Membrane-Based Bioartificial Liver Devices

Liver disease and the subsequent loss of liver function is an enormous clinical challenge, and is currently the 12th most frequent cause of death in the United States and the 4th most frequent for middle-aged adults [Mann et al., 2003]. Emergence of new liver diseases such as steatohepatitis, absence of a hepatitis C vaccine, and increasing number of hepatocellular carcinoma patients, further worsens the situation [Bosch et al., 2004; Jemal et al., 2010]. Liver transplantation is the only established successful treatment for end-stage liver disease, and currently there are over 120,000 people on the waiting list for a donor organ and of those, there are around 15,000 candidates awaiting a liver transplant (based on United Network for Organ Sharing Organ Procurement and Transplantation Network, UNOS OPTN, January 2016). In 2015, there were 5950 liver transplants performed in the United States. Various surgical options have been pursued, including living-donor partial transplantation and split liver transplants, in order to expand the supply of livers available for transplantation [Clavien et al., 2007]. Despite these surgical advances, organ shortage remains a major hurdle, thus it is unlikely that liver transplantation procedures alone will ever meet the increasing demand.

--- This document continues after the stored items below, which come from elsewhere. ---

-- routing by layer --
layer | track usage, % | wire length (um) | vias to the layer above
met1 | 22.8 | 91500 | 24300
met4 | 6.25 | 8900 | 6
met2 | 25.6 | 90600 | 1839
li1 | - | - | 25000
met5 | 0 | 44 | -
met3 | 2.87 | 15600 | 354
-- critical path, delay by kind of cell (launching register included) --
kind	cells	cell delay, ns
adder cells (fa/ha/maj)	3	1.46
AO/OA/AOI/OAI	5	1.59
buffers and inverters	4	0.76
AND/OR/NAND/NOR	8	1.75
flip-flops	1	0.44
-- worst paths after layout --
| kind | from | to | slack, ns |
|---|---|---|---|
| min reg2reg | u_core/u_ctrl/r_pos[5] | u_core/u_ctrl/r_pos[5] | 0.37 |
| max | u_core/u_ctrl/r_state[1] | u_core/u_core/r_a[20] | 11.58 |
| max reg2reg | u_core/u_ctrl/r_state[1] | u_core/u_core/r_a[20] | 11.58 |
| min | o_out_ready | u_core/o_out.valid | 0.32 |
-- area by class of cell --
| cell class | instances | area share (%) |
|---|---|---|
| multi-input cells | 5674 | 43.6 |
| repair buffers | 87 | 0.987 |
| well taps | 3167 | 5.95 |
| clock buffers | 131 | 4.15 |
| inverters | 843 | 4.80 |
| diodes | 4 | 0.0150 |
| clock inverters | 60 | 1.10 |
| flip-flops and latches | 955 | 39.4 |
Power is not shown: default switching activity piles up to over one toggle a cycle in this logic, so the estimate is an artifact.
File: src/rtl/mexp_pkg.sv
// mexp_pkg: shared widths, register indexes, microcode word layout and the
// control program of the modular exponentiation decrypt block
// no dependencies
`timescale 1ns / 1ps

package mexp_pkg;

   localparam int MOD_WIDTH    = 32;
   localparam int CIPHER_WIDTH = 63;
   localparam int CSR_WIDTH    = 32;
   localparam int VALUE_WIDTH  = 32;
   localparam int BYTE_WIDTH   = 8;
   localparam int CNT_WIDTH    = $clog2(CIPHER_WIDTH + 1);

   typedef logic [0:0] csr_index_type;
   localparam csr_index_type CSR_EXPONENT = 1'b0;
   localparam csr_index_type CSR_MODULUS  = 1'b1;

   typedef logic [2:0] step_type;
   localparam step_type STEP_IDLE   = 3'd0;
   localparam step_type STEP_REDUCE = 3'd1;
   localparam step_type STEP_TEST_Z = 3'd2;
   localparam step_type STEP_TEST_B = 3'd3;
   localparam step_type STEP_MUL    = 3'd4;
   localparam step_type STEP_SQR    = 3'd5;
   localparam step_type STEP_EMIT   = 3'd6;

   typedef enum logic [1:0] {
      MUL_NONE,
      MUL_REDUCE,
      MUL_ACC,
      MUL_SQR
   } mul_op_type;

   typedef enum logic [1:0] {
      JMP_NEXT,
      JMP_ALWAYS,
      JMP_EXP_ZERO,
      JMP_EXP_EVEN
   } jump_type;

   typedef struct packed {
      logic       wait_req;
      mul_op_type mul_op;
      logic       emit;
      jump_type   jump;
      step_type   target;
   } ucode_type;

   typedef struct packed {
      logic       req_ready;
      logic       load;
      mul_op_type mul_op;
      logic       mul_start;
      logic       mul_commit;
      logic       out_load;
   } ctrl_type;

   typedef struct packed {
      logic req_valid;
      logic mul_done;
      logic exp_zero;
      logic exp_odd;
      logic out_free;
   } status_type;

   function automatic ucode_type ucode_rom(input step_type step);
      ucode_type word;
      case (step)
         STEP_IDLE:   word = '{1'b1, MUL_NONE,   1'b0, JMP_NEXT,     STEP_IDLE};
         STEP_REDUCE: word = '{1'b0, MUL_REDUCE, 1'b0, JMP_NEXT,     STEP_IDLE};
         STEP_TEST_Z: word = '{1'b0, MUL_NONE,   1'b0, JMP_EXP_ZERO, STEP_EMIT};
         STEP_TEST_B: word = '{1'b0, MUL_NONE,   1'b0, JMP_EXP_EVEN, STEP_SQR};
         STEP_MUL:    word = '{1'b0, MUL_ACC,    1'b0, JMP_NEXT,     STEP_IDLE};
         STEP_SQR:    word = '{1'b0, MUL_SQR,    1'b0, JMP_ALWAYS,   STEP_TEST_Z};
         STEP_EMIT:   word = '{1'b0, MUL_NONE,   1'b1, JMP_ALWAYS,   STEP_IDLE};
         default:     word = '{1'b0, MUL_NONE,   1'b0, JMP_ALWAYS,   STEP_IDLE};
      endcase
      return word;
   endfunction

endpackage
--- src/hrt_pkg.sv ---
// ----------------------------------------------------------------------------
// hrt_pkg: shared types and constants for the HDR resolve / tonemap block
// Fixed-point constants, item and request structs, sequencer states and the
// gamma threshold table built at elaboration.
// ----------------------------------------------------------------------------
package hrt_pkg;

  localparam int FRAC   = 16;
  localparam int GIB    = 12;
  localparam int MPL    = 22;
  localparam int SUM_W  = 40;
  localparam int EXP_W  = 20;
  localparam int FC_W   = 16;
  localparam int TOT_W  = 42;
  localparam int CNT_W  = MPL + 1;
  localparam int DIVN_W = 64;
  localparam int DIVD_W = 48;
  localparam int DIVC_W = 7;
  localparam int GIDX_W = GIB + 1;

  localparam logic [EXP_W-1:0] ONE_Q     = EXP_W'(64'd1 << FRAC);
  localparam logic [15:0]      K_LUM_R   = 16'(((64'd299 << FRAC) + 64'd500) / 64'd1000);
  localparam logic [15:0]      K_LUM_G   = 16'(((64'd587 << FRAC) + 64'd500) / 64'd1000);
  localparam logic [15:0]      K_LUM_B   = 16'(((64'd114 << FRAC) + 64'd500) / 64'd1000);
  localparam logic [15:0]      K_MILLI   = 16'(((64'd1 << FRAC) + 64'd500) / 64'd1000);
  localparam logic [15:0]      K_TENTH   = 16'(((64'd1 << FRAC) + 64'd5) / 64'd10);
  localparam logic [EXP_W-1:0] K_TEN     = EXP_W'(64'd10 << FRAC);
  localparam logic [17:0]      K_A251    = 18'(((64'd251 << FRAC) + 64'd50) / 64'd100);
  localparam logic [17:0]      K_A3      = 18'(((64'd3 << FRAC) + 64'd50) / 64'd100);
  localparam logic [17:0]      K_A243    = 18'(((64'd243 << FRAC) + 64'd50) / 64'd100);
  localparam logic [17:0]      K_A59     = 18'(((64'd59 << FRAC) + 64'd50) / 64'd100);
  localparam logic [17:0]      K_A14     = 18'(((64'd14 << FRAC) + 64'd50) / 64'd100);
  localparam logic [24:0]      SAT_CH    = 25'(64'd1 << (FRAC + 8));
  localparam logic [20:0]      SAT_X     = 21'(64'd1 << (FRAC + 4));

  localparam logic [1:0] CFG_FRAME_COUNT = 2'd0;
  localparam logic [1:0] CFG_MANUAL_EXP  = 2'd1;
  localparam logic [1:0] CFG_AUTO_EN     = 2'd2;
  localparam logic [1:0] CFG_TARGET      = 2'd3;

  typedef enum logic [1:0] {
    ACT_MEAS = 2'd0,
    ACT_FIN  = 2'd1,
    ACT_CONV = 2'd2,
    ACT_NOP  = 2'd3
  } act_t;

  typedef struct packed {
    act_t             act;
    logic [SUM_W-1:0] sum_r;
    logic [SUM_W-1:0] sum_g;
    logic [SUM_W-1:0] sum_b;
  } item_t;

  typedef struct packed {
    logic [FC_W-1:0]  frame_count;
    logic [EXP_W-1:0] manual_exp;
    logic             auto_en;
    logic [EXP_W-1:0] target;
  } cfg_t;

  typedef struct packed {
    logic              start;
    logic [DIVN_W-1:0] num;
    logic [DIVC_W-1:0] bits;
    logic [DIVD_W-1:0] den;
  } div_req_t;

  typedef struct packed {
    logic              done;
    logic [DIVN_W-1:0] quo;
  } div_rsp_t;

  typedef enum logic [4:0] {
    S_IDLE, S_AVG_GO, S_AVG_WAIT, S_LUM_ACC, S_LUM_CHK,
    S_FIN_GO, S_FIN_AVG_WAIT, S_FIN_EXP_GO, S_FIN_EXP_WAIT,
    S_MUL_LO, S_MUL_HI, S_ACES_A, S_ACES_B, S_ACES_C, S_ACES_WAIT,
    S_GAMMA, S_DONE
  } bst_t;

  typedef logic [GIDX_W-1:0] gthr_t [256];

  function automatic logic [191:0] gpow(input logic [191:0] b, input int n);
    logic [191:0] p;
    p = 192'd1;
    for (int k = 0; k < n; k++) p = p * b;
    return p;
  endfunction

  // t[v]: smallest index whose gamma output reaches v
  function automatic gthr_t gamma_thr_f();
    gthr_t        t;
    logic [191:0] lhs;
    logic [191:0] k255;
    int           lo;
    int           hi;
    int           mid;
    k255 = gpow(192'd255, 11);
    t[0] = '0;
    for (int v = 1; v < 256; v++) begin
      lhs = gpow(192'(v), 11) << (5 * GIB);
      lo  = 0;
      hi  = 1 << GIB;
      for (int s = 0; s <= GIB; s++) begin
        if (lo < hi) begin
          mid = (lo + hi) >> 1;
          if (lhs <= gpow(192'(mid), 5) * k255) hi = mid;
          else lo = mid + 1;
        end
      end
      t[v] = GIDX_W'(lo);
    end
    return t;
  endfunction

  localparam gthr_t GAMMA_THR = gamma_thr_f();

endpackage
$ cat src/hrt_pkg.sv
// ----------------------------------------------------------------------------
// hrt_pkg: shared types and constants for the HDR resolve / tonemap block
// Fixed-point constants, item and request structs, sequencer states and the
// gamma threshold table built at elaboration.
// ----------------------------------------------------------------------------
package hrt_pkg;

  localparam int FRAC   = 16;
  localparam int GIB    = 12;
  localparam int MPL    = 22;
  localparam int SUM_W  = 40;
  localparam int EXP_W  = 20;
  localparam int FC_W   = 16;
  localparam int TOT_W  = 42;
  localparam int CNT_W  = MPL + 1;
  localparam int DIVN_W = 64;
  localparam int DIVD_W = 48;
  localparam int DIVC_W = 7;
  localparam int GIDX_W = GIB + 1;

  localparam logic [EXP_W-1:0] ONE_Q     = EXP_W'(64'd1 << FRAC);
  localparam logic [15:0]      K_LUM_R   = 16'(((64'd299 << FRAC) + 64'd500) / 64'd1000);
  localparam logic [15:0]      K_LUM_G   = 16'(((64'd587 << FRAC) + 64'd500) / 64'd1000);
  localparam logic [15:0]      K_LUM_B   = 16'(((64'd114 << FRAC) + 64'd500) / 64'd1000);
  localparam logic [15:0]      K_MILLI   = 16'(((64'd1 << FRAC) + 64'd500) / 64'd1000);
  localparam logic [15:0]      K_TENTH   = 16'(((64'd1 << FRAC) + 64'd5) / 64'd10);
  localparam logic [EXP_W-1:0] K_TEN     = EXP_W'(64'd10 << FRAC);
  localparam logic [17:0]      K_A251    = 18'(((64'd251 << FRAC) + 64'd50) / 64'd100);
  localparam logic [17:0]      K_A3      = 18'(((64'd3 << FRAC) + 64'd50) / 64'd100);
  localparam logic [17:0]      K_A243    = 18'(((64'd243 << FRAC) + 64'd50) / 64'd100);
  localparam logic [17:0]      K_A59     = 18'(((64'd59 << FRAC) + 64'd50) / 64'd100);
  localparam logic [17:0]      K_A14     = 18'(((64'd14 << FRAC) + 64'd50) / 64'd100);
  localparam logic [24:0]      SAT_CH    = 25'(64'd1 << (FRAC + 8));
  localparam logic [20:0]      SAT_X     = 21'(64'd1 << (FRAC + 4));

  localparam logic [1:0] CFG_FRAME_COUNT = 2'd0;
  localparam logic [1:0] CFG_MANUAL_EXP  = 2'd1;
  localparam logic [1:0] CFG_AUTO_EN     = 2'd2;
  localparam logic [1:0] CFG_TARGET      = 2'd3;

  typedef enum logic [1:0] {
    ACT_MEAS = 2'd0,
    ACT_FIN  = 2'd1,
    ACT_CONV = 2'd2,
    ACT_NOP  = 2'd3
  } act_t;

  typedef struct packed {
    act_t             act;
    logic [SUM_W-1:0] sum_r;
    logic [SUM_W-1:0] sum_g;
    logic [SUM_W-1:0] sum_b;
  } item_t;

  typedef struct packed {
    logic [FC_W-1:0]  frame_count;
    logic [EXP_W-1:0] manual_exp;
    logic             auto_en;
    logic [EXP_W-1:0] target;
  } cfg_t;

  typedef struct packed {
    logic              start;
    logic [DIVN_W-1:0] num;
    logic [DIVC_W-1:0] bits;
    logic [DIVD_W-1:0] den;
  } div_req_t;

  typedef struct packed {
    logic              done;
    logic [DIVN_W-1:0] quo;
  } div_rsp_t;

  typedef enum logic [4:0] {
    S_IDLE, S_AVG_GO, S_AVG_WAIT, S_LUM_ACC, S_LUM_CHK,
    S_FIN_GO, S_FIN_AVG_WAIT, S_FIN_EXP_GO, S_FIN_EXP_WAIT,
    S_MUL_LO, S_MUL_HI, S_ACES_A, S_ACES_B, S_ACES_C, S_ACES_WAIT,
    S_GAMMA, S_DONE
  } bst_t;

  typedef logic [GIDX_W-1:0] gthr_t [256];

  function automatic logic [191:0] gpow(input logic [191:0] b, input int n);
    logic [191:0] p;
    p = 192'd1;
    for (int k = 0; k < n; k++) p = p * b;
    return p;
  endfunction

  // t[v]: smallest index whose gamma output reaches v
  function automatic gthr_t gamma_thr_f();
    gthr_t        t;
    logic [191:0] lhs;
    logic [191:0] k255;
    int           lo;
    int           hi;
    int           mid;
    k255 = gpow(192'd255, 11);
    t[0] = '0;
    for (int v = 1; v < 256; v++) begin
      lhs = gpow(192'(v), 11) << (5 * GIB);
      lo  = 0;
      hi  = 1 << GIB;
      for (int s = 0; s <= GIB; s++) begin
        if (lo < hi) begin
          mid = (lo + hi) >> 1;
          if (lhs <= gpow(192'(mid), 5) * k255) hi = mid;
          else lo = mid + 1;
        end
      end
      t[v] = GIDX_W'(lo);
    end
    return t;
  endfunction

  localparam gthr_t GAMMA_THR = gamma_thr_f();

endpackage

$ cat src/hrt_front.sv
// ----------------------------------------------------------------------------
// hrt_front: request intake
// Two-entry queue that accepts requests, decodes the action and hands them
// to the sequencer.
// ----------------------------------------------------------------------------
module hrt_front (
  input  logic                      clk,
  input  logic                      rst_n,
  input  logic                      in_push,
  input  logic [1:0]                in_action,
  input  logic [hrt_pkg::SUM_W-1:0] in_sum_red,
  input  logic [hrt_pkg::SUM_W-1:0] in_sum_green,
  input  logic [hrt_pkg::SUM_W-1:0] in_sum_blue,
  output logic                      in_full,
  output logic                      item_valid,
  output hrt_pkg::item_t            item,
  input  logic                      item_take
);

  hrt_pkg::item_t q_r [2];
  logic           wp_r, wp_nxt;
  logic           rp_r, rp_nxt;
  logic [1:0]     cnt_r, cnt_nxt;
  logic           wr_en;
  logic           rd_en;
  hrt_pkg::act_t  act;

  // every 2-bit code is an act_t member
  assign act = hrt_pkg::act_t'(in_action);

  assign in_full    = (cnt_r == 2'd2);
  assign item_valid = (cnt_r != 2'd0);
  assign item       = q_r[rp_r];
  assign wr_en      = in_push && !in_full;
  assign rd_en      = item_take && item_valid;

  always_comb begin
    wp_nxt  = wr_en ? !wp_r : wp_r;
    rp_nxt  = rd_en ? !rp_r : rp_r;
    cnt_nxt = cnt_r + 2'(wr_en) - 2'(rd_en);
  end

  always_ff @(posedge clk) begin
    if (!rst_n) begin
      wp_r  <= 1'b0;
      rp_r  <= 1'b0;
      cnt_r <= 2'd0;
    end else begin
      wp_r  <= wp_nxt;
      rp_r  <= rp_nxt;
      cnt_r <= cnt_nxt;
    end
  end

  always_ff @(posedge clk) begin
    if (wr_en) begin
      q_r[wp_r] <= '{act: act, sum_r: in_sum_red, sum_g: in_sum_green, sum_b: in_sum_blue};
    end
  end

endmodule

$ cat config.mk
export PLATFORM = sky130hd
export DESIGN_NAME = hrt_front
export DESIGN_NICKNAME = d
export VERILOG_FILES = /design/src/hrt_pkg.sv /design/src/hrt_front.sv
export SDC_FILE = /design/constraint.sdc
export NUM_CORES = 1
export LEC_CHECK = 0
export ABC_AREA = 0
export BUFFER_PORTS_ARGS = -buffer_cell sky130_fd_sc_hd__clkbuf_2
export CORE_ASPECT_RATIO = 0.6
export CORE_MARGIN = 3
export CORE_UTILIZATION = 35
export CTS_CLUSTER_SIZE = 16
export DETAILED_ROUTE_END_ITERATION = 16
export PLACE_DENSITY = 0.64
export SYNTH_ARGS = -nofsm -noshare
export SYNTH_HDL_FRONTEND = slang
export SYNTH_SLANG_ARGS = --single-unit
$ cat constraint.sdc
create_clock -name clk -period 10.1 [get_ports clk]
set_clock_uncertainty 0.1 [all_clocks]
set_input_delay 2.02 -clock clk [delete_from_list [all_inputs] [get_ports clk]]
set_output_delay 2.02 -clock clk [all_outputs]
set_load 0.01 [all_outputs]
==> reports/qor.yml, run 1 <==
sta:
  holdWs_ps: 428
  fin_crit_sh_pct: 53.7
  fin_tns_setup_ps: 0
  fin_ws_ps: 4680
  worst_pin_slew_ps: 919
  period_needed_ps: 5420
  setup_viol: 0
  max_slew_margin_pct: 38.7
  drv_slew: 0
  hold_viol_final: 0
  grt_setup_unrepaired: "no"
  fmax_ghz: 0.184
place:
  pre_cts_ws_ps: 5200
  routabilityCongestion: 0.749
  portBuffers: 249
  hpwl_um: 12900
die:
  initial_core_util_pct: 36.3
  fp.dieArea_um2: 28800
  fp.dieW_um: 217
  coreArea_um2: 25800
  row_count: 45
  io_pins: 250
  dieHeight_um: 133
yosys:
  synth_seq_cells: 249
  syn_area_um2: 9370
  synth_edf_count: 244
  yosys_warnings: 0
  async_flop_share_pct: 0
  ys.flop_type: "edfxtp_1"
  synth_cell_type_count: 19
  synth-seq-area-share_pct: 79.3
  netlist_instances: 406
  syn_area_per_cell_um2: 23.1
  syn_nets: 534
power_and_ir_drop:
  total_power_mw: 2.92
  power.leakage_nw: 4.55
  p_per_area_nw_per_um2: 249
  ir_drop_v: 0.000172
global_routing:
  grt_antenna_before_repair: 2
  globalRouteOverflowTotal: 0
  grt_max_degree: 68
  grt_pass1_wl_um: 28200
  grt_pass1_vias: 4937
  track_usage_pct: 12.5
routing:
  post-route-drc-count: 0
  antenna_left: 0
  first_pass_iters: 4
  vias: 4624
  drt_iter0_markers: 345
  routedWlPerCell_um: 18.0
  routed_via_density: 4.45
  wirelength_um: 18700
clock_network:
  cts_buffer_depth: 3
  cts-resized-gates: 0
  cts_root_buffer: "clkbuf_16"
  cts.sinks: 249
  postCtsSetupBuffers: 0
  cts-buffers-inserted: 23
  clock_latency_ps: 510
  h-tree-depth: 1
  cts_tree: "yes"
  clkTransAtPathRegs_ps: 70
  cts_hold_buf: 0
layout:
  layout_common_cells: "249 x clkbuf_2, 244 x edfxtp_1, 80 x mux2_4, 42 x mux2_2, 23 x clkbuf_16"
  final_common_cell: "clkbuf_2"
  final_nets: 799
  drive_above_1_share_pct: 60.0
  syn_to_final_growth_pct: 25.0
  final_core_util_pct: 45.4
  nFillCells: 2252
min_path:
  worstHoldPathCells: 2
  hold_path.class: "flop to flop"
  worstHoldEndpoint: "wp_r"
  min-delay-start: "wp_r"
worst_setup_path:
  end_kind: "primary output"
  reg2reg_to: "q_r[1][83]"
  cp_max_fo: 49
  cp-start-kind: "flop"
  reg2reg_depth: 3
  worstPathRequired_ps: 7980
  critPathArrivalTime_ps: 3300
  critical_path_class: "flop to primary output"
  r2r_slack_ps: 7380
  worstReg2RegStart: "cnt_r[0]"
flow_run:
  maxCapViolCount: 0
status:
  status: "completed"
==> layout make-up <==
class,instances,area (µm²),area share [%]
Timing Repair Buffer,254,1280,11.0
Clock buffer,29,598,5.10
Clock inverter,12,141,1.21
Tap cell,352,440,3.76
Inverter,3,11.3,0.0961
Sequential cell,249,7430,63.4
Multi-Input combinational cell,140,1810,15.4
Antenna cell,1,2.50,0.0214
==> worst max-delay path, cell delays in order (launching register included) <==
cell	delay, ps
dfxtp_4	610
buf_4	680
buf_4	780
mux2_2	420
clkbuf_2	130
==> logic make-up (layout without fill, tap and decap cells) <==
kind of cell	count (synthesis)	count (layout)	synth area share, %
flip-flops	249	249	79.3
XOR/XNOR	3	3	0.280
adder cells (fa/ha/maj)	2	2	0.267
AO/OA/AOI/OAI	1	1	0.0801
other	0	1	0
AND/OR/NAND/NOR	11	11	0.574
buffers and inverters	17	298	1.58
multiplexers	123	123	18.0
==> state kept, by name, indices dropped and copies added, names as in the netlist, named ones only <==
signal,cells
cnt_r,2
q_r,244
rp_r,1
wp_r,1
==> layer usage <==
layer,vias to the layer above,track usage [%],wire length [µm]
met5,-,0,13
met4,2,3.04,304
met3,28,4.87,1680
met2,185,18.9,8400
met1,2279,17.1,8300
li1,2130,-,-
==> worst max-delay path by stage <==
stage / start / to / slack (ps) / depth (start not counted)
2_1_floorplan: in_push / q_r[0][0] / 2210 / 2
3_3_place_gp: flop / item[37] / 5250 / 4
3_5_place_dp: flop / item[39] / 5200 / 4
4_1_cts: flop / item[39] / 4630 / 4
5_1_grt: flop / item[37] / 4490 / 4
6_report: flop / item[39] / 4680 / 4
==> per-stage QoR <==
stage / area (µm²) / instances
finish: 11700 / 1040
global route: 11700 / 1040
CTS: 11700 / 1039
detailed placement: 11000 / 998
global placement: 11000 / 998
floorplan: 9370 / 406
==> power breakdown <==
part           internal [mW]  leakage (nW)  switching (mW)  total (mW)
Combinational          0.347          1.87           0.362       0.709
Clock                  0.498         0.358           0.361       0.860
Sequential              1.30          2.32          0.0479        1.35
==> synth_stat cells (2+ instances only) <==
cell,n,area [µm²]
edfxtp_1,244,7330
mux2_4,80,1200
mux2_2,42,473
buf_6,9,101
dfxtp_1,5,100
buf_2,4,20.0
nor2_1,4,15.0
inv_1,3,11.3
ha_1,2,25.0
nand2_1,2,7.51
nand2b_1,2,12.5
xnor2_1,2,17.5
Power figures use the tool's default switching activity.
==> inputs of run 2 (changes only) <==
Settings changed: PLACE_DENSITY 0.64 to 0.66.
Clock period 10.1 ns to 4.7 ns, I/O delays scaled along.
==> run 2 against run 1 <==
  * Sequential cell count did not move
  * Setup slack worse by 3300 ps
  * Routed wire length is 3.4% lower
  * Register-to-register slack got worse by 4800 ps
  * Utilization rose by 0.41 points
  * Global-route usage decreased by 0.46 points
  * Count of clock-buffer cells in the layout rose by 2
  * Final area is 0.90% higher
  * Total power up 120%
  * Critical endpoint is now item[37]
  * Highest routed layer is now met4
==> reports/qor.yml, run 2 (synthesis results as in run 1) <==
routing:
  antenna_left: 0  # unchanged
  routed_via_density: 4.40  # was 4.45
  post-route-drc-count: 0  # unchanged
  vias: 4586  # was 4624
  routedWlPerCell_um: 17.3  # was 18.0 µm
  wirelength_um: 18100  # was 18700 µm
  first_pass_iters: 4  # unchanged
  drt_iter0_markers: 283  # was 345
power_and_ir_drop:
  power.leakage_nw: 4.60  # was 4.55 nW
  ir_drop_v: 0.000350  # was 0.000172 V
  p_per_area_nw_per_um2: 540  # was 249 nW/µm²
worst_setup_path:
  cp-start-kind: "flop"  # unchanged
  worstPathRequired_ps: 3660  # was 7980 ps
  end_kind: "primary output"  # unchanged
  cp_max_fo: 33  # was 49
  reg2reg_depth: 4  # was 3
  critPathArrivalTime_ps: 2270  # was 3300 ps
  critical_path_class: "flop to primary output"  # unchanged
layout:
  largest_register_ffs: 244  # unchanged
  layout_common_cells: "249 x clkbuf_2, 244 x edfxtp_1, 80 x mux2_4, 42 x mux2_2, 25 x clkbuf_16"  # was 249 x clkbuf_2, 244 x edfxtp_1, 80 x mux2_4, 42 x mux2_2, 23 x clkbuf_16
  syn_to_final_growth_pct: 26.2  # was 25.0%
  stdcell_area_um2: 11800  # was 11700 µm²
  final_nets: 802  # was 799
  antenna_cells: 0  # was 1
  final_common_cell: "clkbuf_2"  # unchanged
  final_core_util_pct: 45.8  # was 45.4%
  nFillCells: 2293  # was 2252
  largestRegisters: "q_r x244, cnt_r x2"  # unchanged
  drive_above_1_share_pct: 60.5  # was 60.0%
  regMostFlops: "q_r"  # unchanged
place:
  portBuffers: 249  # unchanged
  routabilityCongestion: 0.756  # was 0.749
  pre_cts_ws_ps: 1890  # was 5200 ps
  hpwl_um: 12300  # was 12900 µm
  placed_area_um2: 11000  # about the same
sta:
  setup_viol: 0  # unchanged
  fin_tns_setup_ps: 0  # unchanged
  fmax_ghz: 0.302
  hold_viol_final: 0  # unchanged
  max_slew_margin_pct: 36.1  # was 38.7%
  fin_ws_ps: 1390  # was 4680 ps
  drv_slew: 0  # unchanged
  worst_pin_slew_ps: 959  # was 919 ps
  fin_crit_sh_pct: 70.5
  grt_setup_unrepaired: "no"  # unchanged
  period_needed_ps: 3310
  holdWs_ps: 418  # was 428 ps
clock_network:
  cts_buffer_depth: 3  # unchanged
  clkTransAtPathRegs_ps: 60  # was 70 ps
  cts_hold_buf: 0  # unchanged
  cts_tree: "yes"  # unchanged
  cts.sinks: 249  # unchanged
  cts_root_buffer: "clkbuf_16"  # unchanged
  clock_latency_ps: 510  # about the same
  postCtsSetupBuffers: 0  # unchanged
  h-tree-depth: 1  # unchanged
  cts-buffers-inserted: 25  # was 23
  cts-resized-gates: 0  # unchanged
status:
  status: "completed"  # unchanged
global_routing:
  grt_pass1_wl_um: 27000  # was 28200 µm
  grt_antenna_before_repair: 0  # was 2
  grt_max_degree: 70  # was 68
  globalRouteOverflowTotal: 0  # unchanged
  track_usage_pct: 12.0  # was 12.5%
  grt_pass1_vias: 4625  # was 4937
flow_run:
  maxCapViolCount: 0  # unchanged
die:
  row_count: 45  # unchanged
  coreArea_um2: 25800  # unchanged
  io_pins: 250  # unchanged
  fp.dieW_um: 217  # unchanged
  initial_core_util_pct: 36.3  # unchanged
  dieHeight_um: 133  # unchanged
  fp.dieArea_um2: 28800  # unchanged
min_path:
  hold_path.class: "flop to flop"  # unchanged
  worstHoldPathCells: 2  # unchanged
[run 2: layout make-up]
class / instances / area, µm² / share of cell area (%)
clock inverter: 13 / 149 / 1.26
tap: 352 / 440 / 3.73
inverter: 3 / 11.3 / 0.0952
multi-input combinational: 140 / 1810 / 15.3
clock buffer: 31 / 678 / 5.74
timing repair buffer: 255 / 1300 / 11.0
sequential: 249 / 7430 / 62.9
[run 2: routing by layer]
metal / track usage (%) / share of wire (%)
met1: 17.3 / 47
met2: 17.8 / 43
met3: 4.06 / 8.1
met4: 2.46 / 1.6
met5: 0 / 0
[run 2: worst max-delay path, stage by stage (launching register included)]
cell and delay [ps]:
dfxtp_4 640, buf_4 560, mux2_2 410, clkbuf_2 130
[run 2: power by group]
group / total, mW / internal, mW / leakage (nW) / switching, mW
sequential: 2.90 / 2.79 / 2.32 / 0.108
clock: 1.97 / 1.19 / 0.396 / 0.784
combinational: 1.51 / 0.747 / 1.88 / 0.764
[run 2: through the flow]
step / std cells / total power, mW
2_1_floorplan: 406 / 3.98
3_3_place_gp: 999 / 4.48
3_5_place_dp: 999 / 4.50
4_1_cts: 1043 / 6.50
5_1_grt: 1043 / 6.70
6_report: 1043 / 6.38
[run 2: final timing paths]
path            start           to  slack, ps
min              rp_r         flop        420
min reg2reg      rp_r         flop        420
max              flop     item[37]       1390
max reg2reg  cnt_r[0]  q_r[0][118]       2610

For these reasons, many researchers have developed various extracorporeal biohybrid artificial liver (BAL) systems. Generally, a BAL system consists of functional liver cells supported by an artificial cell culture material. In particular, it incorporates hepatocytes into a bioreactor in which the cells are immobilized, cultured, and induced to perform the hepatic functions by processing the blood or plasma of liver-failure patients. BAL devices act as a bridge for the patients until a donor organ is available for transplantation or until liver regeneration [Strain et al., 2002].